Hi, I am trying to use ConvTranspose2d to reverse the operation performed by Conv2d by using the weight in Conv2d to initialize ConvTranspose2d.

I am reading A guide to convolution arithmetic for deep
learning and came up with the following code to test my hypothesis about Conv2d and ConvTranspose2d. I thought that my code below should allow me to apply downsampling to an image and then perform upsampling to get the original image back. However, that does not seem to be the case. Can anyone share some insights about understanding Conv2d and ConvTranspose2d?

import torch
from torch.nn import Conv2d, ConvTranspose2d

img = torch.rand(1, 1, 3, 3, requires_grad=False)
downsample = Conv2d(in_channels=1, out_channels=1, kernel_size=3, stride=1, padding=0, bias=False)
upsample = ConvTranspose2d(in_channels=1, out_channels=1, kernel_size=3, stride=1, padding=0, bias=False)

# should I use .t() ? 
upsample.weight.data = downsample.weight.data

out = downsample(img)
inv_img = upsample(out)

torch.allclose(img, inv_img)

thib-s · January 6, 2024, 10:51am

Answering this old thread for the sake of completeness:

Your kernel needs extra properties to have this true. Let’s split this answer into two parts: one about the conv transpose and one about computing the inverse of a linear application.
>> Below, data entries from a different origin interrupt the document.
--- src/rtl/mem_port_arbiter_if.sv ---
// Bundle of requester, memory-request and memory-response signals around the port arbiter.
// Pure wiring: no state, no added latency.
// Flow control is valid/ready on every channel; ownership is fixed by the modports.
interface mem_port_arbiter_if;
  // instruction-fetch requester
  logic        inst_req_valid;
  logic [31:0] inst_addr;
  logic        inst_req_ready;
  logic        inst_resp_valid;
  logic [31:0] inst_rdata;
  logic        inst_resp_ready;

  // data requester
  logic        data_read;
  logic        data_write;
  logic [31:0] data_addr;
  logic [31:0] data_wdata;
  logic [3:0]  data_wstrb;
  logic        data_req_ready;
  logic        data_resp_valid;
  logic [31:0] data_rdata;
  logic        data_resp_ready;

  // memory side
  logic        mem_read;
  logic        mem_write;
  logic [31:0] mem_addr;
  logic [31:0] mem_wdata;
  logic [3:0]  mem_wstrb;
  logic        mem_req_ready;
  logic        mem_resp_valid;
  logic [31:0] mem_rdata;
  logic        mem_resp_ready;

  // arbiter view
  modport master (
    input  inst_req_valid, inst_addr, inst_resp_ready,
    output inst_req_ready, inst_resp_valid, inst_rdata,
    input  data_read, data_write, data_addr, data_wdata, data_wstrb, data_resp_ready,
    output data_req_ready, data_resp_valid, data_rdata,
    output mem_read, mem_write, mem_addr, mem_wdata, mem_wstrb, mem_resp_ready,
    input  mem_req_ready, mem_resp_valid, mem_rdata
  );

  // requesters-plus-memory view
  modport slave (
    output inst_req_valid, inst_addr, inst_resp_ready,
    input  inst_req_ready, inst_resp_valid, inst_rdata,
    output data_read, data_write, data_addr, data_wdata, data_wstrb, data_resp_ready,
    input  data_req_ready, data_resp_valid, data_rdata,
    input  mem_read, mem_write, mem_addr, mem_wdata, mem_wstrb, mem_resp_ready,
    output mem_req_ready, mem_resp_valid, mem_rdata
  );
endinterface

--- src/rtl/mem_port_arbiter.sv ---
// Shares one memory port between fetch and data stages; tag FIFO routes read responses in order.
// Latency: 0 cycles request->memory and response->requester; only arbitration state is registered.
// Backpressure: selection locks until mem_req_ready; reads stall when the tag FIFO is full.
module mem_port_arbiter #(
  parameter int OUTSTANDING  = 4,
  parameter int STARVE_LIMIT = 4
) (
  input logic             clk,
  input logic             rst,
  mem_port_arbiter_if.master bus
);

  localparam int PW = $clog2(OUTSTANDING);
  localparam int SW = $clog2(STARVE_LIMIT + 1);
  localparam logic [SW-1:0] STARVE_MAX = SW'(STARVE_LIMIT);

  typedef enum logic {
    SRC_INST = 1'b0,
    SRC_DATA = 1'b1
  } src_e;

  // arbitration state
  logic          lock_valid;
  src_e          lock_src;
  logic [SW-1:0] starve_cnt;

  // tag FIFO: one bit per in-flight read, extra pointer bit tells full from empty
  logic [OUTSTANDING-1:0] tag_mem;
  logic [PW:0]            wr_ptr;
  logic [PW:0]            rd_ptr;
  logic                   fifo_empty;
  logic                   fifo_full;
  logic                   head;

  src_e sel;
  logic req_vld;
  logic accept;
  logic push;
  logic pop;

  assign fifo_empty = (wr_ptr == rd_ptr);
  assign fifo_full  = (wr_ptr[PW] != rd_ptr[PW]) && (wr_ptr[PW-1:0] == rd_ptr[PW-1:0]);
  assign head       = tag_mem[rd_ptr[PW-1:0]];

  // Pick the source: a pending lock wins, then starvation relief, then data, then fetch.
  always_comb begin
    sel = SRC_INST;
    if (lock_valid) begin
      sel = lock_src;
    end else if ((starve_cnt == STARVE_MAX) && bus.inst_req_valid) begin
      sel = SRC_INST;
    end else if (bus.data_read || bus.data_write) begin
      sel = SRC_DATA;
    end else begin
      sel = SRC_INST;
    end
  end

  // Present the selected request; reads are withheld while the registered FIFO state is full,
  // so mem_read/mem_write never depend on mem_req_ready.
  always_comb begin
    bus.mem_read  = 1'b0;
    bus.mem_write = 1'b0;
    bus.mem_addr  = bus.inst_addr;
    bus.mem_wdata = bus.data_wdata;
    bus.mem_wstrb = 4'h0;
    if (sel == SRC_DATA) begin
      bus.mem_read  = bus.data_read && !fifo_full;
      bus.mem_write = bus.data_write;
      bus.mem_addr  = bus.data_addr;
      bus.mem_wstrb = bus.data_wstrb;
    end else begin
      bus.mem_read  = bus.inst_req_valid && !fifo_full;
    end
  end

  assign req_vld            = bus.mem_read || bus.mem_write;
  assign accept             = req_vld && bus.mem_req_ready;
  assign push               = bus.mem_read && bus.mem_req_ready;
  assign bus.inst_req_ready = accept && (sel == SRC_INST);
  assign bus.data_req_ready = accept && (sel == SRC_DATA);

  // Response routing follows the FIFO head; both data buses simply mirror memory.
  assign bus.inst_resp_valid = bus.mem_resp_valid && !fifo_empty && !head;
  assign bus.data_resp_valid = bus.mem_resp_valid && !fifo_empty && head;
  assign bus.mem_resp_ready  = !fifo_empty && (head ? bus.data_resp_ready : bus.inst_resp_ready);
  assign bus.inst_rdata      = bus.mem_rdata;
  assign bus.data_rdata      = bus.mem_rdata;
  assign pop                 = bus.mem_resp_valid && bus.mem_resp_ready;

  // Lock holds a presented-but-stalled selection; starvation counter tracks data wins over a waiting fetch.
  always_ff @(posedge clk) begin
    if (rst) begin
      lock_valid <= 1'b0;
      lock_src   <= SRC_INST;
      starve_cnt <= '0;
    end else begin
      if (req_vld && !bus.mem_req_ready) begin
        lock_valid <= 1'b1;
        lock_src   <= sel;
      end else if (accept) begin
        lock_valid <= 1'b0;
      end

      if (!bus.inst_req_valid) begin
        starve_cnt <= '0;
      end else if (accept && (sel == SRC_INST)) begin
        starve_cnt <= '0;
      end else if (accept && (sel == SRC_DATA) && (starve_cnt != STARVE_MAX)) begin
        starve_cnt <= starve_cnt + 1'b1;
      end
    end
  end

  // Tag FIFO pointers: push the source of each accepted read, pop on each consumed response.
  always_ff @(posedge clk) begin
    if (rst) begin
      wr_ptr <= '0;
      rd_ptr <= '0;
    end else begin
      if (push) begin
        wr_ptr <= wr_ptr + 1'b1;
      end
      if (pop) begin
        rd_ptr <= rd_ptr + 1'b1;
      end
    end
  end

  // Tag storage needs no reset: entries are only read between a push and its pop.
  always_ff @(posedge clk) begin
    if (push) begin
      tag_mem[wr_ptr[PW-1:0]] <= (sel == SRC_DATA);
    end
  end

endmodule

--- src/flat_wrapper.sv ---
// flat-port wrapper written by rule: the top's interface ports become plain ports
module mem_port_arbiter_flat 
#(
  parameter int OUTSTANDING  = 4,
  parameter int STARVE_LIMIT = 4
)
  (clk, rst, bus_inst_req_valid, bus_inst_addr, bus_inst_resp_ready, bus_inst_req_ready, bus_inst_resp_valid, bus_inst_rdata, bus_data_read, bus_data_write, bus_data_addr, bus_data_wdata, bus_data_wstrb, bus_data_resp_ready, bus_data_req_ready, bus_data_resp_valid, bus_data_rdata, bus_mem_read, bus_mem_write, bus_mem_addr, bus_mem_wdata, bus_mem_wstrb, bus_mem_resp_ready, bus_mem_req_ready, bus_mem_resp_valid, bus_mem_rdata);
  mem_port_arbiter_if bus_i ();
  input logic clk;
  input logic rst;
  input wire logic [$bits(bus_i.inst_req_valid)-1:0] bus_inst_req_valid;
  input wire logic [$bits(bus_i.inst_addr)-1:0] bus_inst_addr;
  input wire logic [$bits(bus_i.inst_resp_ready)-1:0] bus_inst_resp_ready;
  output wire logic [$bits(bus_i.inst_req_ready)-1:0] bus_inst_req_ready;
  output wire logic [$bits(bus_i.inst_resp_valid)-1:0] bus_inst_resp_valid;
  output wire logic [$bits(bus_i.inst_rdata)-1:0] bus_inst_rdata;
  input wire logic [$bits(bus_i.data_read)-1:0] bus_data_read;
  input wire logic [$bits(bus_i.data_write)-1:0] bus_data_write;
  input wire logic [$bits(bus_i.data_addr)-1:0] bus_data_addr;
  input wire logic [$bits(bus_i.data_wdata)-1:0] bus_data_wdata;
  input wire logic [$bits(bus_i.data_wstrb)-1:0] bus_data_wstrb;
  input wire logic [$bits(bus_i.data_resp_ready)-1:0] bus_data_resp_ready;
  output wire logic [$bits(bus_i.data_req_ready)-1:0] bus_data_req_ready;
  output wire logic [$bits(bus_i.data_resp_valid)-1:0] bus_data_resp_valid;
  output wire logic [$bits(bus_i.data_rdata)-1:0] bus_data_rdata;
  output wire logic [$bits(bus_i.mem_read)-1:0] bus_mem_read;
  output wire logic [$bits(bus_i.mem_write)-1:0] bus_mem_write;
  output wire logic [$bits(bus_i.mem_addr)-1:0] bus_mem_addr;
  output wire logic [$bits(bus_i.mem_wdata)-1:0] bus_mem_wdata;
  output wire logic [$bits(bus_i.mem_wstrb)-1:0] bus_mem_wstrb;
  output wire logic [$bits(bus_i.mem_resp_ready)-1:0] bus_mem_resp_ready;
  input wire logic [$bits(bus_i.mem_req_ready)-1:0] bus_mem_req_ready;
  input wire logic [$bits(bus_i.mem_resp_valid)-1:0] bus_mem_resp_valid;
  input wire logic [$bits(bus_i.mem_rdata)-1:0] bus_mem_rdata;
  assign bus_i.inst_req_valid = bus_inst_req_valid;
  assign bus_i.inst_addr = bus_inst_addr;
  assign bus_i.inst_resp_ready = bus_inst_resp_ready;
  assign bus_inst_req_ready = bus_i.inst_req_ready;
  assign bus_inst_resp_valid = bus_i.inst_resp_valid;
  assign bus_inst_rdata = bus_i.inst_rdata;
  assign bus_i.data_read = bus_data_read;
  assign bus_i.data_write = bus_data_write;
  assign bus_i.data_addr = bus_data_addr;
  assign bus_i.data_wdata = bus_data_wdata;
  assign bus_i.data_wstrb = bus_data_wstrb;
  assign bus_i.data_resp_ready = bus_data_resp_ready;
  assign bus_data_req_ready = bus_i.data_req_ready;
  assign bus_data_resp_valid = bus_i.data_resp_valid;
  assign bus_data_rdata = bus_i.data_rdata;
  assign bus_mem_read = bus_i.mem_read;
  assign bus_mem_write = bus_i.mem_write;
  assign bus_mem_addr = bus_i.mem_addr;
  assign bus_mem_wdata = bus_i.mem_wdata;
  assign bus_mem_wstrb = bus_i.mem_wstrb;
  assign bus_mem_resp_ready = bus_i.mem_resp_ready;
  assign bus_i.mem_req_ready = bus_mem_req_ready;
  assign bus_i.mem_resp_valid = bus_mem_resp_valid;
  assign bus_i.mem_rdata = bus_mem_rdata;
  mem_port_arbiter #(.OUTSTANDING(OUTSTANDING), .STARVE_LIMIT(STARVE_LIMIT)) u_core (.clk(clk), .rst(rst), .bus(bus_i));
endmodule
--- config.mk ---
export PLATFORM = sky130hd
export DESIGN_NAME = mem_port_arbiter_flat
export DESIGN_NICKNAME = d
export VERILOG_FILES = /design/src/rtl/mem_port_arbiter_if.sv /design/src/rtl/mem_port_arbiter.sv /design/src/flat_wrapper.sv
export SDC_FILE = /design/constraint.sdc
export NUM_CORES = 1
export LEC_CHECK = 0
export BUFFER_PORTS_ARGS = -buffer_cell sky130_fd_sc_hd__buf_2
export CORE_AREA = 2 2 107 109
export CTS_CLUSTER_SIZE = 10
export DETAILED_ROUTE_END_ITERATION = 8
export DIE_AREA = 0 0 109 111
export PLACE_DENSITY = 0.62
export SLEW_MARGIN = 20
export SYNTH_ARGS = -nofsm -noshare
export SYNTH_HDL_FRONTEND = slang
export SYNTH_SLANG_ARGS = --single-unit
--- constraint.sdc ---
create_clock -name clk -period 2.4 [get_ports clk]
set_input_delay 0.36 -clock clk [delete_from_list [all_inputs] [get_ports clk]]
set_output_delay 0.36 -clock clk [all_outputs]
set_load 0.05 [all_outputs]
Convolutions can be written as a specific fully connected layer with sparse, repeated entries (let’s call it W). Conv transpose computes efficiently the transpose of W. This is not always equivalent to transposing the kernel since there is padding, stride, and dilation.

Then having convtranspose(conv(x)) = x requires you to have W*Wt = identity which is not the case in general. This would require Wt = W^-1, but W^-1 only exists for square matrices (so convolutions with as many inputs as outputs, otherwise you can fall back on the Moore-Penrose pseudo inverse). Again, computing the kernel inverse K^-1 is not equivalent to computing W^-1. Finally, there are no guarantees that W^-1 will still have the structure of a convolution (with the sparsity and repeated entries).

Finally, this does not mean that there is no kernel such that convtranspose(conv(x)) = x. Just that finding such a kernel is very non-trivial. One quick and cheap way you could try would be to add a regularization loss that would enforce this.